_Data to examine:_
▶

File: config.mk
export PLATFORM = sky130hd
export DESIGN_NAME = peak_window_capture
export DESIGN_NICKNAME = d
export VERILOG_FILES = /design/src/rtl/pkc_pkg.sv /design/src/rtl/pkc_reset_sync.sv /design/src/rtl/pkc_peak.sv /design/src/rtl/pkc_window.sv /design/src/rtl/pkc_regs.sv /design/src/rtl/peak_window_capture.sv
export SDC_FILE = /design/constraint.sdc
export NUM_CORES = 1
export LEC_CHECK = 0
export ABC_CLOCK_PERIOD_IN_PS = 2500
export BUFFER_PORTS_ARGS = -buffer_cell sky130_fd_sc_hd__buf_2
export CORE_ASPECT_RATIO = 0.8
export CORE_MARGIN = 5
export CORE_UTILIZATION = 60
export CTS_BUF_LIST = sky130_fd_sc_hd__clkbuf_8
export CTS_CLUSTER_SIZE = 24
export DETAILED_ROUTE_END_ITERATION = 10
export GPL_TIMING_DRIVEN = 0
export PLACE_DENSITY = 0.92
export SYNTH_ARGS = -nofsm -noshare
export SYNTH_HDL_FRONTEND = slang
export SYNTH_SLANG_ARGS = --single-unit
export TNS_END_PERCENT = 5
File: constraint.sdc
create_clock -name clk -period 2.5 [get_ports clk]
set_input_delay 0.375 -clock clk [delete_from_list [all_inputs] [get_ports clk]]
set_output_delay 0.375 -clock clk [all_outputs]
set_load 0.1 [all_outputs]
File: src/rtl/pkc_pkg.sv
package pkc_pkg;

  localparam int RES_W    = 12;
  localparam int RES_LO_W = 8;
  localparam int RES_HI_W = RES_W - RES_LO_W;
  localparam int BYTE_W   = 8;

  typedef enum logic [1:0] {
    ADDR_CTRL   = 2'd0,
    ADDR_RES_LO = 2'd1,
    ADDR_RES_HI = 2'd2,
    ADDR_SPARE  = 2'd3
  } reg_addr_e;

  typedef struct packed {
    logic stop;
    logic mode;
    logic bw;
  } ctrl_t;

endpackage

File: src/rtl/pkc_reset_sync.sv
module pkc_reset_sync #(
  parameter int STAGES = 2
) (
  input  logic clk,
  input  logic rst_n,
  output logic rst_sync_n
);

  logic [STAGES-1:0] sync_q;
  logic [STAGES-1:0] sync_d;

  always_comb begin
    sync_d = {sync_q[STAGES-2:0], 1'b1};
  end

  always_ff @(posedge clk or negedge rst_n) begin
    if (!rst_n) sync_q <= '0;
    else        sync_q <= sync_d;
  end

  assign rst_sync_n = sync_q[STAGES-1];

endmodule

File: src/rtl/pkc_peak.sv
module pkc_peak
  import pkc_pkg::*;
#(
  parameter int SAMPLE_W = 16
) (
  input  logic                clk,
  input  logic                rst_n,
  input  logic                smp_valid,
  input  logic [SAMPLE_W-1:0] smp_data,
  input  logic                close,
  output logic [RES_W-1:0]    peak
);

  localparam logic [RES_W-1:0] SAT_MAX = '1;

  logic [RES_W-1:0] sat_val;
  logic [RES_W-1:0] peak_q;
  logic [RES_W-1:0] peak_d;
  logic             peak_en;

  // clamp: negative -> 0, above range -> all ones
  always_comb begin
    if (smp_data[SAMPLE_W-1])
      sat_val = '0;
    else if (|smp_data[SAMPLE_W-2:RES_W])
      sat_val = SAT_MAX;
    else
      sat_val = smp_data[RES_W-1:0];
  end

  always_comb begin
    peak_en = 1'b0;
    peak_d  = peak_q;
    if (close) begin
      peak_en = 1'b1;
      peak_d  = smp_valid ? sat_val : '0;
    end else if (smp_valid && (sat_val > peak_q)) begin
      peak_en = 1'b1;
      peak_d  = sat_val;
    end
  end

  always_ff @(posedge clk or negedge rst_n) begin
    if (!rst_n)       peak_q <= '0;
    else if (peak_en) peak_q <= peak_d;
  end

  assign peak = peak_q;

  p_neg_hold_r8: assert property (@(posedge clk) disable iff (!rst_n)
    (smp_valid && smp_data[SAMPLE_W-1] && !close) |=> $stable(peak_q));

  p_clear_r9: assert property (@(posedge clk) disable iff (!rst_n)
    (close && !smp_valid) |=> (peak_q == '0));

endmodule

File: src/rtl/pkc_window.sv
module pkc_window
  import pkc_pkg::*;
#(
  parameter int CYCLES_PER_WINDOW = 125_000_000
) (
  input  logic  clk,
  input  logic  rst_n,
  input  ctrl_t ctrl,
  output logic  close
);

  localparam int CNT_W = (CYCLES_PER_WINDOW > 2) ? $clog2(CYCLES_PER_WINDOW) : 1;
  localparam logic [CNT_W-1:0] CNT_LAST = CNT_W'(CYCLES_PER_WINDOW - 1);

  logic             stop_q;
  logic             mode_q;
  logic [CNT_W-1:0] cnt_q;
  logic [CNT_W-1:0] cnt_d;
  logic             close_man;
  logic             close_auto;

  always_comb begin
    close_man  = ctrl.stop && !stop_q && !ctrl.mode;
    close_auto = ctrl.mode && mode_q && (cnt_q == CNT_LAST);
    close      = close_man || close_auto;
  end

  always_comb begin
    if (!ctrl.mode || (ctrl.mode != mode_q))
      cnt_d = '0;
    else if (cnt_q == CNT_LAST)
      cnt_d = '0;
    else
      cnt_d = cnt_q + 1'b1;
  end

  always_ff @(posedge clk or negedge rst_n) begin
    if (!rst_n) begin
      stop_q <= 1'b0;
      mode_q <= 1'b0;
      cnt_q  <= '0;
    end else begin
      stop_q <= ctrl.stop;
      mode_q <= ctrl.mode;
      cnt_q  <= cnt_d;
    end
  end

  p_restart_r5: assert property (@(posedge clk) disable iff (!rst_n)
    (ctrl.mode != mode_q) |=> (cnt_q == '0));

  p_single_close_r5: assert property (@(posedge clk) disable iff (!rst_n)
    close |=> !close);

  p_stop_repeat_r3: assert property (@(posedge clk) disable iff (!rst_n)
    ($past(ctrl.stop) && ctrl.stop && !ctrl.mode) |-> !close);

endmodule

File: src/rtl/pkc_regs.sv
module pkc_regs
  import pkc_pkg::*;
(
  input  logic              clk,
  input  logic              rst_n,
  input  logic [1:0]        reg_addr,
  input  logic              reg_wr,
  input  logic [BYTE_W-1:0] reg_wdata,
  output logic [BYTE_W-1:0] reg_rdata,
  input  logic              close,
  input  logic [RES_W-1:0]  peak,
  output ctrl_t             ctrl
);

  ctrl_t            ctrl_q;
  ctrl_t            ctrl_d;
  logic             ctrl_en;
  logic [RES_W-1:0] res_q;
  logic             unused_wdata;

  assign unused_wdata = ^reg_wdata[BYTE_W-1:3];

  always_comb begin
    ctrl_en = reg_wr && (reg_addr == ADDR_CTRL);
    ctrl_d  = '{stop: reg_wdata[2], mode: reg_wdata[1], bw: reg_wdata[0]};
  end

  always_ff @(posedge clk or negedge rst_n) begin
    if (!rst_n)       ctrl_q <= '0;
    else if (ctrl_en) ctrl_q <= ctrl_d;
  end

  always_ff @(posedge clk or negedge rst_n) begin
    if (!rst_n)     res_q <= '0;
    else if (close) res_q <= peak;
  end

  always_comb begin
    unique case (reg_addr)
      ADDR_CTRL:   reg_rdata = {5'b0, ctrl_q.stop, ctrl_q.mode, ctrl_q.bw};
      ADDR_RES_LO: reg_rdata = res_q[RES_LO_W-1:0];
      ADDR_RES_HI: reg_rdata = {{(BYTE_W-RES_HI_W){1'b0}}, res_q[RES_W-1:RES_LO_W]};
      default:     reg_rdata = '0;
    endcase
  end

  assign ctrl = ctrl_q;

  p_result_hold_r2: assert property (@(posedge clk) disable iff (!rst_n)
    !close |=> $stable(res_q));

  p_result_take_r10: assert property (@(posedge clk) disable iff (!rst_n)
    close |=> (res_q == $past(peak)));

endmodule

File: src/rtl/peak_window_capture.sv
module peak_window_capture
  import pkc_pkg::*;
#(
  parameter int SAMPLE_W          = 16,
  parameter int CYCLES_PER_WINDOW = 125_000_000
) (
  input  logic                clk,
  input  logic                rst_n,
  input  logic [1:0]          reg_addr,
  input  logic                reg_wr,
  input  logic [7:0]          reg_wdata,
  output logic [7:0]          reg_rdata,
  input  logic                smp_valid,
  input  logic [SAMPLE_W-1:0] smp_data,
  output logic                bw_sel
);

  logic             rst_i_n;
  ctrl_t            ctrl;
  logic             close;
  logic [RES_W-1:0] peak;

  pkc_reset_sync #(.STAGES(2)) u_rst (
    .clk        (clk),
    .rst_n      (rst_n),
    .rst_sync_n (rst_i_n)
  );

  pkc_regs u_regs (
    .clk       (clk),
    .rst_n     (rst_i_n),
    .reg_addr  (reg_addr),
    .reg_wr    (reg_wr),
    .reg_wdata (reg_wdata),
    .reg_rdata (reg_rdata),
    .close     (close),
    .peak      (peak),
    .ctrl      (ctrl)
  );

  pkc_window #(.CYCLES_PER_WINDOW(CYCLES_PER_WINDOW)) u_win (
    .clk   (clk),
    .rst_n (rst_i_n),
    .ctrl  (ctrl),
    .close (close)
  );

  pkc_peak #(.SAMPLE_W(SAMPLE_W)) u_peak (
    .clk       (clk),
    .rst_n     (rst_i_n),
    .smp_valid (smp_valid),
    .smp_data  (smp_data),
    .close     (close),
    .peak      (peak)
  );

  assign bw_sel = ctrl.bw;

  p_ctrl_rsvd_r1: assert property (@(posedge clk) disable iff (!rst_i_n)
    (reg_addr == ADDR_CTRL) |-> (reg_rdata[7:3] == '0));

  p_hi_zero_r6: assert property (@(posedge clk) disable iff (!rst_i_n)
    (reg_addr == ADDR_RES_HI) |-> (reg_rdata[7:4] == '0));

  p_auto_no_stop_r4: assert property (@(posedge clk) disable iff (!rst_i_n)
    ($rose(ctrl.stop) && ctrl.mode && $past(ctrl.mode)) |-> !u_win.close_man);

endmodule

Word-level counts from Yosys, hierarchy flattened
Cells that the tools add are included.
- register bits after elaboration: 58
- input port bits: 30
- ROM bits: 0
- bits in writable memories: 0
- word-level logic and storage cells: 39
- memories kept: 0
- latch bits: 0
- div/mod/pow operators: 0
- multiply operators: 0
- order comparisons: 1
- shifts and indexed selects: 0
- bitwise operators: 0
- multiplexer cells: 10
- eq/ne operators: 4
- reductions and logical operators: 14
- add/subtract/negate cells: 1
- operator list (operator ; number):
    2-to-1 mux 12 bit ; 5
    2-to-1 mux 27 bit ; 2
    adder 27 x 1 -> 27 bit, second input constant ; 1
    equality test 27 bit, second input constant ; 1
    one-hot mux 8 bit (3 select lines) ; 1
    greater-than comparator 12 bit ; 1
    logical AND 1 bit ; 6
    OR reduction 3 bit ; 1
    equality test 2 x 1 -> 1 bit, second input constant ; 1
    equality test 2 bit, second input constant ; 1
    logical NOT 1 bit ; 2
    logical NOT 2 bit ; 1
    logical OR 1 bit ; 2
    2-to-1 mux 1 bit ; 2
    AND reduction 2 bit ; 1
    nonzero test 2 bit ; 1
    != test 1 bit ; 1

Depth between registers and ports, before layout
- word-level depth: 8
- depth in mapped cells: 13
- gate-level depth less buffers: 11

Cells and area by module
From an unflattened synthesis, not the netlist that was laid out.
- cells, all modules: 325
- area total of the unflattened synthesis: 3269.4 um^2
- by module, submodules not included (module ; cells each ; sequential area each (um^2) ; times used ; area an instance (um^2)):
    pkc_window ; 164 ; 725.7 ; 1 ; 1572.8
    pkc_peak ; 112 ; 300.3 ; 1 ; 962.2
    pkc_regs ; 46 ; 375.4 ; 1 ; 680.7
    pkc_reset_sync ; 3 ; 50.0 ; 1 ; 53.8

Worst setup path before layout
Ideal clock, no wire load.
- path type: register to output
- start point: register u_regs.ctrl_q, in the netlist u_regs.ctrl[0]
- end point: output port reg_rdata[0]
- stages on the path, launching flop included: 3
- data arrival time: 3197 ps
- path slack: -1072 ps
- cell sequence: dfrtp_1 -> mux2i_1 -> o21ai_0
- cells in the longest elaborated chain, start to end: 1
- ends and longest elaborated chain (item ; RTL line ; text):
    start: declaration ; pkc_regs.sv:15 ; ctrl_t ctrl_q;
    start signal: assignment ; pkc_regs.sv:30 ; else if (ctrl_en) ctrl_q <= ctrl_d;
    one-hot mux 8 bit (3 select lines) ; pkc_regs.sv:39 ; unique case (reg_addr)
    end: declaration ; peak_window_capture.sv:12 ; output logic [7:0] reg_rdata,
Every way passes these cells.

Worst setup path in the final report
- start point: input port smp_data[13]
- end point: register u_peak.peak_q[2] (netlist: u_peak.peak[2])
- cells in the longest elaborated chain, start to end: 8
- elaborated cells between the ends (all ways): 12
- ends and longest elaborated chain (item ; RTL line ; text):
    start: declaration ; peak_window_capture.sv:14 ; input logic [SAMPLE_W-1:0] smp_data,
    OR reduction 3 bit * ; pkc_peak.sv:25 ; else if (|smp_data[SAMPLE_W-2:RES_W])
    2-to-1 mux 12 bit * ; pkc_peak.sv:25 ;
    2-to-1 mux 12 bit * ; pkc_peak.sv:23 ; if (smp_data[SAMPLE_W-1])
    greater-than comparator 12 bit ; pkc_peak.sv:37 ; end else if (smp_valid && (sat_val > peak_q)) begin
    logical AND 1 bit ; pkc_peak.sv:37 ;
    2-to-1 mux 1 bit ; pkc_peak.sv:37 ;
    2-to-1 mux 1 bit ; pkc_peak.sv:34 ; if (close) begin
    AND reduction 2 bit (no source line) ; n/a ;
    end signal: assignment ; pkc_peak.sv:45 ; else if (peak_en) peak_q <= peak_d;
    end: declaration ; pkc_peak.sv:17 ; logic [RES_W-1:0] peak_q;
Mark *: on every way between the ends. The rest lies on a longest branch, timed or not. The select of a mux whose other input is x is not followed.
A chain may end at the register's enable or synchronous reset.

==> report_table.html <==
<table>
<tr><th>Metric</th><th>Value</th></tr>
<tr><th colspan="2">Outcome</th></tr>
<tr><td>Outcome</td><td>finished, violations left</td></tr>
<tr><td>Violations in the final reports</td><td>setup timing</td></tr>
<tr><th colspan="2">Floorplan</th></tr>
<tr><td>Top-level I/O count</td><td>39</td></tr>
<tr><td>Placeable core region</td><td>0.004950 mm2</td></tr>
<tr><td>Area enclosed by the die boundary</td><td>0.006550 mm2</td></tr>
<tr><td>Height of the die</td><td>73.40 um</td></tr>
<tr><td>Die Wd</td><td>89.25 um</td></tr>
<tr><td>Initial standard-cell utilization of the core</td><td>60.89%</td></tr>
<tr><td># rows</td><td>23</td></tr>
<tr><th colspan="2">Worst setup path</th></tr>
<tr><td>Launching element of the worst setup path</td><td>smp_data[13]</td></tr>
<tr><td>Start of the worst register-to-register path</td><td>u_win.cnt_q[9]</td></tr>
<tr><td>Most prevalent standard cell on the critical path</td><td>buf_6</td></tr>
<tr><td>Reg2Reg Capture Point</td><td>u_peak.peak[2]</td></tr>
<tr><td>Maximum fanout along the worst path</td><td>10</td></tr>
<tr><td>Slowest-stage cell, CP</td><td>or3_4</td></tr>
<tr><td>Worst R2R Path Depth</td><td>7</td></tr>
<tr><td>Crit Path Category</td><td>input pin to register</td></tr>
<tr><td>Arrival time at the worst endpoint</td><td>2.77 ns</td></tr>
<tr><td>Critical path's largest stage delay</td><td>0.41 ns</td></tr>
<tr><td>Crit. End Element</td><td>register</td></tr>
<tr><td>Required time at the endpoint of the critical path</td><td>2.71 ns</td></tr>
<tr><td>R2r setup slk</td><td>0.22 ns</td></tr>
<tr><td>Critical path launch point type</td><td>input pin</td></tr>
<tr><td>Cell breakdown of the critical path</td><td>buf_6 &gt; or3_4 &gt; buf_8 &gt; nor2_2 &gt; nor2_1 &gt; ha_1 &gt; inv_2 &gt; a2111oi_4 &gt; o21ai_1 &gt; o211a_1 &gt; o21a_1 &gt; buf_6 &gt; a22o_1</td></tr>
<tr><th colspan="2">Timing</th></tr>
<tr><td>Unrepaired setup endpoints after global routing</td><td>true</td></tr>
<tr><td>Final Skew</td><td>0.009506 ns</td></tr>
<tr><td>Smallest hold slack</td><td>0.1650 ns</td></tr>
<tr><td>Hold Vio Cnt, Final</td><td>0</td></tr>
<tr><td>Final-report setup violation count</td><td>11</td></tr>
<tr><td>Post-layout min period</td><td>2.560 ns</td></tr>
<tr><td>Worst path setup slack after routing</td><td>-0.05977 ns</td></tr>
<tr><td>TNS Setup</td><td>-0.4598 ns</td></tr>
<tr><td>Transition time at the pin with the least slew margin</td><td>0.5992 ns</td></tr>
<tr><td>Relative slew margins</td><td>59.72%</td></tr>
<tr><td>Max Transition Viols Final</td><td>0</td></tr>
<tr><td>Part of the cycle the worst path needs</td><td>102.4%</td></tr>
<tr><td>Maximum clock rate</td><td>0.3907 GHz</td></tr>
<tr><th colspan="2">Synthesis</th></tr>
<tr><td>Number of flops mapped to enable cells by yosys</td><td>0</td></tr>
<tr><td>Distinct cell type count after synthesis</td><td>44</td></tr>
<tr><td>Most area-hungry cell type in the Yosys netlist</td><td>dfrtp_1</td></tr>
<tr><td>Cell area after synthesis</td><td>0.003014 mm2</td></tr>
<tr><td>Synth cell count leaders</td><td>dfrtp_1, nor2_1, nand2_1</td></tr>
<tr><td>Synth Area in Compound Gates</td><td>10.42%</td></tr>
<tr><td>Basic-gate share of the synthesized area counting and, or, nand and nor cells</td><td>23.45%</td></tr>
<tr><td>Adder-cell area share of the yosys netlist</td><td>4.981%</td></tr>
<tr><td>Xor/xnor share of the synthesized area</td><td>7.264%</td></tr>
<tr><td>Net count after synthesis</td><td>355</td></tr>
<tr><td>Top-count cell post-synth</td><td>dfrtp_1</td></tr>
<tr><td>Count of yosys warnings during synthesis</td><td>0</td></tr>
<tr><td>Cells taking the most area after synthesis</td><td>dfrtp_1, nor2_1, ha_1</td></tr>
<tr><td>Dominant synthesized flop cell</td><td>dfrtp_1</td></tr>
<tr><td>Mean Syn Cell Area</td><td>9.630 um2</td></tr>
<tr><td>Count of mapped cells out of synthesis</td><td>313</td></tr>
<tr><td>Largest family of logic cells by synthesized area</td><td>simple AND/OR/NAND/NOR gates</td></tr>
<tr><td>Share of synthesized registers carrying an async set or reset</td><td>100.0%</td></tr>
<tr><td>Share of the synthesized area in the top cell type</td><td>48.15%</td></tr>
<tr><td>Number of synthesized register bits</td><td>58</td></tr>
<tr><td>Multiplexer area fraction after synthesis</td><td>2.117%</td></tr>
<tr><td>Sequential-to-total area share from yosys stat</td><td>48.15%</td></tr>
<tr><th colspan="2">Global routing</th></tr>
<tr><td>First-pass GRT wire length</td><td>10850 um</td></tr>
<tr><td>Initial antenna violation count</td><td>0</td></tr>
<tr><td>Largest net degree at the start of global routing</td><td>44</td></tr>
<tr><td>Congestion Overflow GR</td><td>0</td></tr>
<tr><td>GRT Overall Usage</td><td>21.51%</td></tr>
<tr><td>Vias in the first global route</td><td>2359</td></tr>
<tr><th colspan="2">Finish</th></tr>
<tr><td>Area added between synthesis and finish</td><td>19.55%</td></tr>
<tr><td>Post-route insts no fill</td><td>427</td></tr>
<tr><td>Layout cells sized above 1</td><td>20.82%</td></tr>
<tr><td>Utilization after layout</td><td>72.80%</td></tr>
<tr><td>NumNets Final</td><td>402</td></tr>
<tr><td>Final std cell area, no fill</td><td>0.003603 mm2</td></tr>
<tr><td>Antenna cell count</td><td>0</td></tr>
<tr><th colspan="2">Detailed routing</th></tr>
<tr><td>Initial drt markers</td><td>290</td></tr>
<tr><td>Routed wire per std cell</td><td>15.78 um</td></tr>
<tr><td>Total length of routed wires</td><td>6740 um</td></tr>
<tr><td>Remaining routing DRC violations</td><td>0</td></tr>
<tr><td>Via density per instance</td><td>5.792</td></tr>
<tr><td>Number of detailed-route iterations in the first pass</td><td>5</td></tr>
<tr><td>Detailed-route via count</td><td>2473</td></tr>
<tr><td>Post-route ant nets</td><td>0</td></tr>
<tr><th colspan="2">Placed design</th></tr>
<tr><td>Post-Place Setup Slack</td><td>-0.7421 ns</td></tr>
<tr><td>RD Place Congestion</td><td>0.8034</td></tr>
<tr><td>Number of input and output port buffers inserted</td><td>32</td></tr>
<tr><td>Total placed instance area</td><td>0.003273 mm2</td></tr>
<tr><td>Half-perimeter wire length after placement</td><td>4791 um</td></tr>
<tr><td>Number of instances in the placed design</td><td>408</td></tr>
<tr><th colspan="2">Pwr</th></tr>
<tr><td>Pwr/cell area</td><td>891.5 mW/mm2</td></tr>
<tr><td>Switching part of the total</td><td>36.14%</td></tr>
<tr><td>Relative contribution of combinational cells to total power</td><td>32.0%</td></tr>
<tr><td>Total Power Consumption</td><td>3.213 mW</td></tr>
<tr><td>Net Sw Power</td><td>1.161 mW</td></tr>
<tr><td>Portion of total power attributed to sequential cells</td><td>39.5%</td></tr>
<tr><td>VDD IR-drop max</td><td>0.5605 mV</td></tr>
<tr><td>Cell leakage power</td><td>1.663 nW</td></tr>
<tr><td>Clk network pwr share</td><td>28.5%</td></tr>
<tr><td>Internal power</td><td>2.052 mW</td></tr>
<tr><th colspan="2">Clocking</th></tr>
<tr><td>CTS HTree Levels</td><td>3</td></tr>
<tr><td>Clock input transition at the sequential cells of the worst setup and hold paths</td><td>0.07 ns</td></tr>
<tr><td>Root Buffer</td><td>clkbuf_8</td></tr>
<tr><td>Number of clock sinks</td><td>58</td></tr>
<tr><td>CTS tree</td><td>yes</td></tr>
<tr><td>Clock latency on the worst-skew pair</td><td>0.33 ns</td></tr>
<tr><td>Inserted Clock Buffers</td><td>9</td></tr>
<tr><td>Maximum count of clock buffers along a single path</td><td>2</td></tr>
<tr><th colspan="2">Job</th></tr>
<tr><td>Max Cap Viol</td><td>0</td></tr>
<tr><th colspan="2">Worst hold path</th></tr>
<tr><td>Hold Crit Class</td><td>register to async pin</td></tr>
</table>
-- cells by family (layout without fill, tap and decap cells) --
| logic type | after synthesis | in the layout |
|---|---|---|
| flops | 58 | 58 |
| buf+inv | 25 | 77 |
| compound gates | 42 | 42 |
| fa+ha+maj | 12 | 12 |
| xor+xnor | 25 | 25 |
| other cells | 1 | 1 |
| mux | 6 | 6 |
| simple gates | 144 | 144 |
-- routing by layer --
metal | wire [um] | GRT usage (%)
met3 | 529 | 5.269
met2 | 3129 | 32.38
met4 | 78 | 7.769
met5 | 0 | 0
met1 | 3002 | 30.27
-- flip-flops by register name, indices dropped and copies added, names as in the netlist --
register,flops
u_win.cnt_q,27
u_rst.sync_q,2
u_regs.ctrl,3
u_win.mode_q,1
u_win.stop_q,1
u_regs.res_q,12
u_peak.peak,12
-- power by group through the flow --
| stage | logic (mW) | clock network, mW | registers [mW] |
|---|---|---|---|
| after CTS | 0.978 | 0.925 | 1.26 |
| after detailed placement | 0.929 | 0 | 1.28 |
| after global routing | 1.10 | 0.976 | 1.28 |
| after global placement | 0.864 | 0 | 1.28 |
| after floorplan | 0.694 | 0 | 1.27 |
| final | 1.03 | 0.917 | 1.27 |
-- worst max path at each step --
stage	depth (start not counted)	slack (ns)	to
3_3_place_gp	13	-0.53	u_peak.peak[4]
2_1_floorplan	3	-0.69	reg_rdata[2]
3_5_place_dp	13	-0.74	u_peak.peak[1]
5_1_grt	13	-0.12	u_peak.peak[2]
6_report	13	-0.06	u_peak.peak[2]
4_1_cts	13	-0.01	u_peak.peak[2]
-- layout by cell type, fill, tap and decap left out, types with 4 or more instances in the layout --
master and instances:
o21ai_0 12, or3_1 4, inv_1 16, nor3_1 5, a22o_1 12, nand2_1 37
clkbuf_8 9, o21ai_1 5, and2_1 6, buf_2 32, dfrtp_1 57, nand3_1 5
nor2_1 50, nor2_2 4, xor2_1 14, clkbuf_1 4, xnor2_1 11, ha_1 11
nand4_1 8, and3_1 8
-- worst max-delay path: cells and delay by family --
family                   cells  cell delay [ns]
AND/OR/NAND/NOR              3             0.57
buffers and inverters        4             0.46
adder cells (fa/ha/maj)      1             0.34
AO/OA/AOI/OAI                5             1.02
-- timing repair --
item / 4_1_cts / 5_1_grt
endpoints found under the hold margin: 2 / 0
endpoints found under the setup margin: 12 / 13
setup buffers: 1 / 0
resized for setup: 14 / 9
gates cloned: 1 / 0
hold buffers: 1 / 0
pin swaps: 3 / 1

◀

_Assignment:_ Go through the records. Copy each line where "lines" appears.

_Your response:_
    one-hot mux 8 bit (3 select lines) ; 1
    one-hot mux 8 bit (3 select lines) ; pkc_regs.sv:39 ; unique case (reg_addr)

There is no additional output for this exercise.